I know I’m late to the game but as I read your first post with symptoms, dirty throttle body came to mind and I always clean the MAF sensor while I have the intake tube off. I noticed the first response was exactly what I was thinking. I would start there. Cost you under $20 for a couple cans of cleaner and maybe an hour of your time if you’ve never that type of thing.
I always try to tell people to start simple. Could it be an intake or a weak fuel pump or leaking regulator or compression issue? Sure it can. But intermittent doesn’t directly point to them things. Intake would give you misfire codes typically on corner cylinders. Weak fuel pump would be more lack of power issue. Leaking regulator you would see it smoke on start up and sometimes smell the fuel. Compression issue usually doesn’t come and go. I’m not saying they aren’t possible, I’m just saying start simple and work your way up.
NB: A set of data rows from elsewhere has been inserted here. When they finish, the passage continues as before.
From an optimization exercise on the open Yosys and OpenROAD flow, aimed at small area, a short achievable clock period and few clock cycles per item; shortcuts taken in it are not production practice. Power figures rest on the tool's default switching activity, not on a simulated workload.

== violet ==
==> flow/design.v <==
package mul256_pkg;
  localparam int OP_W   = 260;
  localparam int PROD_W = 520;
  localparam int ADDR_W = 6;
endpackage
This is an optimization exercise on Yosys and OpenROAD, whose aim is small area, a short achievable clock period and few clock cycles, not a production implementation. RTL that was checked went through simulation tests only; none was proved equivalent to the original. Power is estimated from default activity; no workload was simulated.

==> flow/design.v (excerpt) <==
module word_length_histogram (
  input  logic                     clk,
  input  logic                     rst,
  input  logic                     start,
  input  wlh_pkg::in_item_t        cmd,
  output logic                     busy,
  input  logic                     cfg_wr_en,
  input  logic [wlh_pkg::BAR_W-1:0] cfg_wr_data,
  output logic                     result_strobe,
  output wlh_pkg::out_item_t       result
);
clock: 7.0 ns
lec_check: 0
abc_area: 1
cap_margin: 20
core_margin: 2
core_utilization: 40
setup_slack_margin: 4.5
slew_margin: 20
tns_end_percent: 5
standard.sh (not shown) runs the stock make flow with config.mk's settings and CLKGATE_MAP_FILE= SYNTH_SCRIPT=/design/flow/synth_recipe.tcl, a recipe that flattens the netlist after the stock synthesis.
==> flow/flow/run.sh <==
#!/bin/bash
# Standard layout, with two changes to how it is made: the port buffers are
# buf_4 cells instead of the default pick, and timing repair may resize a
# cell into any footprint. Everything else is the standard.sh.
set -euo pipefail
bash standard.sh MATCH_CELL_FOOTPRINT=0 "BUFFER_PORTS_ARGS=-buffer_cell sky130_fd_sc_hd__buf_4" finish > standard_flow.log 2>&1
The baseline passed the timing, DRC and antenna checks.
Testbench counts at the start, summed over its fixed seeds: cycles 35,346.
==> next run, changes <==
PLACE_DENSITY = 0.8   (was unset)
Result:
- The changed run went through all stages and came out clean
- final area drops by 0.74%
- utilization drops by 0.36 points
- setup slack is worse by 0.0063 ns

========
word_length_histogram, a different RTL version from the one above (not shown whole).
Size: roughly 3600 cells after synthesis, about 590 flip-flops, roughly 77 I/O pins.
## word_length_histogram
module word_length_histogram (
  input  logic                     clk,
  input  logic                     rst,
  input  logic                     start,
  input  wlh_pkg::in_item_t        cmd,
  output logic                     busy,
  input  logic                     cfg_wr_en,
  input  logic [wlh_pkg::BAR_W-1:0] cfg_wr_data,
  output logic                     result_strobe,
  output wlh_pkg::out_item_t       result
);
export LEC_CHECK = 0
export ABC_AREA = 1
export CAP_MARGIN = 20
export CORE_MARGIN = 2
export CORE_UTILIZATION = 60
export CTS_CLUSTER_DIAMETER = 100
export CTS_CLUSTER_SIZE = 20
export PLACE_DENSITY = 0.85
export SETUP_SLACK_MARGIN = 4.5
export SLEW_MARGIN = 20
export TNS_END_PERCENT = 5
create_clock -name core_clock -period 7.0 [get_ports {clk}]
Scripts as last shown in full above: flow/flow/run.sh
The starting point finished with timing, DRC and antenna clean.
Testbench counts at the start, summed over its fixed seeds: cycles 35,346.
Change:
CORE_UTILIZATION = 40   (was 60)
CTS_CLUSTER_DIAMETER = not set   (was 100)
CTS_CLUSTER_SIZE = not set   (was 20)
PLACE_DENSITY = 0.8   (was 0.85)
Power increases by a little under a tenth.
Global-route usage came out lower by 10 points.
Synthesized area is unchanged.
Setup slack gets worse by 0.0065 ns.
First-iteration DRC count went down by roughly a tenth.
Clock skew shrinks by 0.014 ns.
This is an optimization exercise on Yosys and OpenROAD, whose aim is small area, not a production implementation. Function was checked by simulation only, so behaviour that the tests miss may differ from the original. No activity file was given, so power comes from the tool's default toggle rates.

## rram_ctrl_top
module rram_ctrl_top #(
    parameter int NUM_WL       = xbar_pkg::DEF_NUM_WL,
    parameter int NUM_SL       = xbar_pkg::DEF_NUM_SL,
    parameter int NUM_ADC      = xbar_pkg::DEF_NUM_ADC,
    parameter int DATA_W       = xbar_pkg::DEF_DATA_W,
    parameter int WRITE_PULSES = xbar_pkg::DEF_WRITE_PULSES
) (
    input  logic                                     CLK,
    input  logic                                     RESET_ACC,
    input  logic [rram_isa_pkg::INSTR_WORD_W-1:0]    instr_dout,    
    input  logic                                     instr_empty,
    output logic                                     instr_pop_n,
    input  logic [DATA_W-1:0]                        data_dout,     
    input  logic                                     data_empty,
    output logic                                     data_pop_n,
    input  logic                                     out_full,      
    output logic                                     out_push_n,
    output logic [DATA_W-1:0]                        out_din,
    output logic [NUM_WL-1:0]                        wl_sel,        
    output logic                                     wl_bias_sel,
    output logic [NUM_SL*3-1:0]                      bl_sel,
    output logic [NUM_SL*3-1:0]                      sl_sel,
    output logic [NUM_SL-1:0]                        sl_mux_sel,
    output logic [2:0]                               bl_bias_sel,
    output logic                                     sl_bias_sel,
    input  logic [NUM_ADC*xbar_pkg::ADC_THERM_W-1:0] adc_therm
);
Size in the first run: roughly 1,400 cells after synthesis, about 210 flip-flops, roughly 640 I/O pins, roughly 0.013 mm² of cells after synthesis.
export LEC_CHECK = 0
export CAP_MARGIN = 20
export CORE_AREA = 50 50 210 180
export DIE_AREA = 0 0 260 230
export GPL_TIMING_DRIVEN = 0
export PLACE_DENSITY = 0.8
export SLEW_MARGIN = 20
create_clock -name core_clock -period 10.0 [get_ports {CLK}]
standard.sh (not shown) runs the stock make flow with config.mk's settings and CLKGATE_MAP_FILE= SYNTH_SCRIPT=/design/flow/synth_recipe.tcl, a recipe that flattens the netlist after the stock synthesis.
==> flow/flow/run.sh <==
#!/bin/bash
set -euo pipefail
export BUFFER_PORTS_ARGS="-buffer_cell sky130_fd_sc_hd__buf_1"
export CTS_ARGS="-sink_clustering_enable -repair_clock_nets -dont_use_dummy_load -buf_list sky130_fd_sc_hd__clkbuf_8 -root_buf sky130_fd_sc_hd__clkbuf_8 -sink_clustering_size 16 -sink_clustering_max_diameter 70"
W=$PWD
export PRE_GLOBAL_PLACE_TCL="$W/flow/pre_gpl.tcl"
rm -rf "$W/scripts_area"
cp -r "$FLOW_HOME/scripts" "$W/scripts_area"
cp "$W/flow/area.abc" "$W/scripts_area/abc_area.script"
bash standard.sh SCRIPTS_DIR="$W/scripts_area" ABC_AREA=1 synth > standard_synth.log 2>&1
bash standard.sh > standard_flow.log 2>&1
==> flow/flow/area.abc <==
strash
dc2
&get -n
&st
&dch
&nf -R 1000
&st
&dch
&nf -R 1000
&put
dnsize
==> flow/flow/pre_gpl.tcl <==
# Timing-driven global placement is off (GPL_TIMING_DRIVEN 0), which also
# skips its remove_buffers; remove synthesis buffers here instead.
remove_buffers
Next try:
==> flow/flow/run.sh (replaced) <==
#!/bin/bash
# The standard layout (standard.sh) with three changes:
#  - synthesis is the standard one except that ABC maps the logic with an
#    area-oriented script (area.abc, used as the ORFS abc_area.script of a
#    copy of the ORFS scripts, with ABC_AREA=1); the registers come out the
#    same as in the standard synthesis
#  - each port is buffered by the smallest buffer, sky130_fd_sc_hd__buf_1,
#    instead of the one buffer_ports picks itself
#  - clock tree built from clkbuf_8 buffers, each driving a cluster of up to
#    14 registers, without dummy loads
set -euo pipefail
export BUFFER_PORTS_ARGS="-buffer_cell sky130_fd_sc_hd__buf_1"
export CTS_ARGS="-sink_clustering_enable -repair_clock_nets -dont_use_dummy_load -buf_list sky130_fd_sc_hd__clkbuf_8 -root_buf sky130_fd_sc_hd__clkbuf_8 -sink_clustering_size 14 -sink_clustering_max_diameter 60"
W=$PWD
rm -rf "$W/scripts_area"
cp -r "$FLOW_HOME/scripts" "$W/scripts_area"
cp "$W/flow/area.abc" "$W/scripts_area/abc_area.script"
bash standard.sh SCRIPTS_DIR="$W/scripts_area" ABC_AREA=1 synth > standard_synth.log 2>&1
bash standard.sh > standard_flow.log 2>&1
- CORE_AREA: 50 50 210 180 -> 50 50 230 200
- DIE_AREA: 0 0 260 230 -> 0 0 280 250
- GPL_TIMING_DRIVEN: 0 -> unset
- PLACE_DENSITY: 0.8 -> 0.65
removed: flow/flow/pre_gpl.tcl
Outcome: Power climbs by 1.4%; maximum frequency climbs by 0.38%; clock power climbs by 5.9%; core utilization drops by 16 points.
Another thought I had is when you said you went to E85. That fuel does not have a very long shelf life. Depending on the station you got it from, if it doesn’t have a good turn over then you could have some watered down fuel. I’ve seen a lot of vehicles have hard start and rough idle complaints due to that fuel. And it’s mostly until engine get to operating temp. It’s not gonna hurt to clean the throttle body and MAF, the hardest part is gonna be the coolant line on the bottom of the TB. Being where you live, I would get a double sided barbed fitting and put the 2 lines together and bypass the TB completely. Your gonna lose a small amount of coolant, as long as you stick a bolt or something in the lines when you remove them, it will be so minimal, you shouldn’t need to top off coolant. Clean TB really good making sure to get where the throttle plate sits against the housing and the edge of plate itself on both sides. Reinstall everything and see what happens. If it doesn’t clear up, go fill up with some good fuel and run it for a few days. Hope this helps and you can get ahead of it.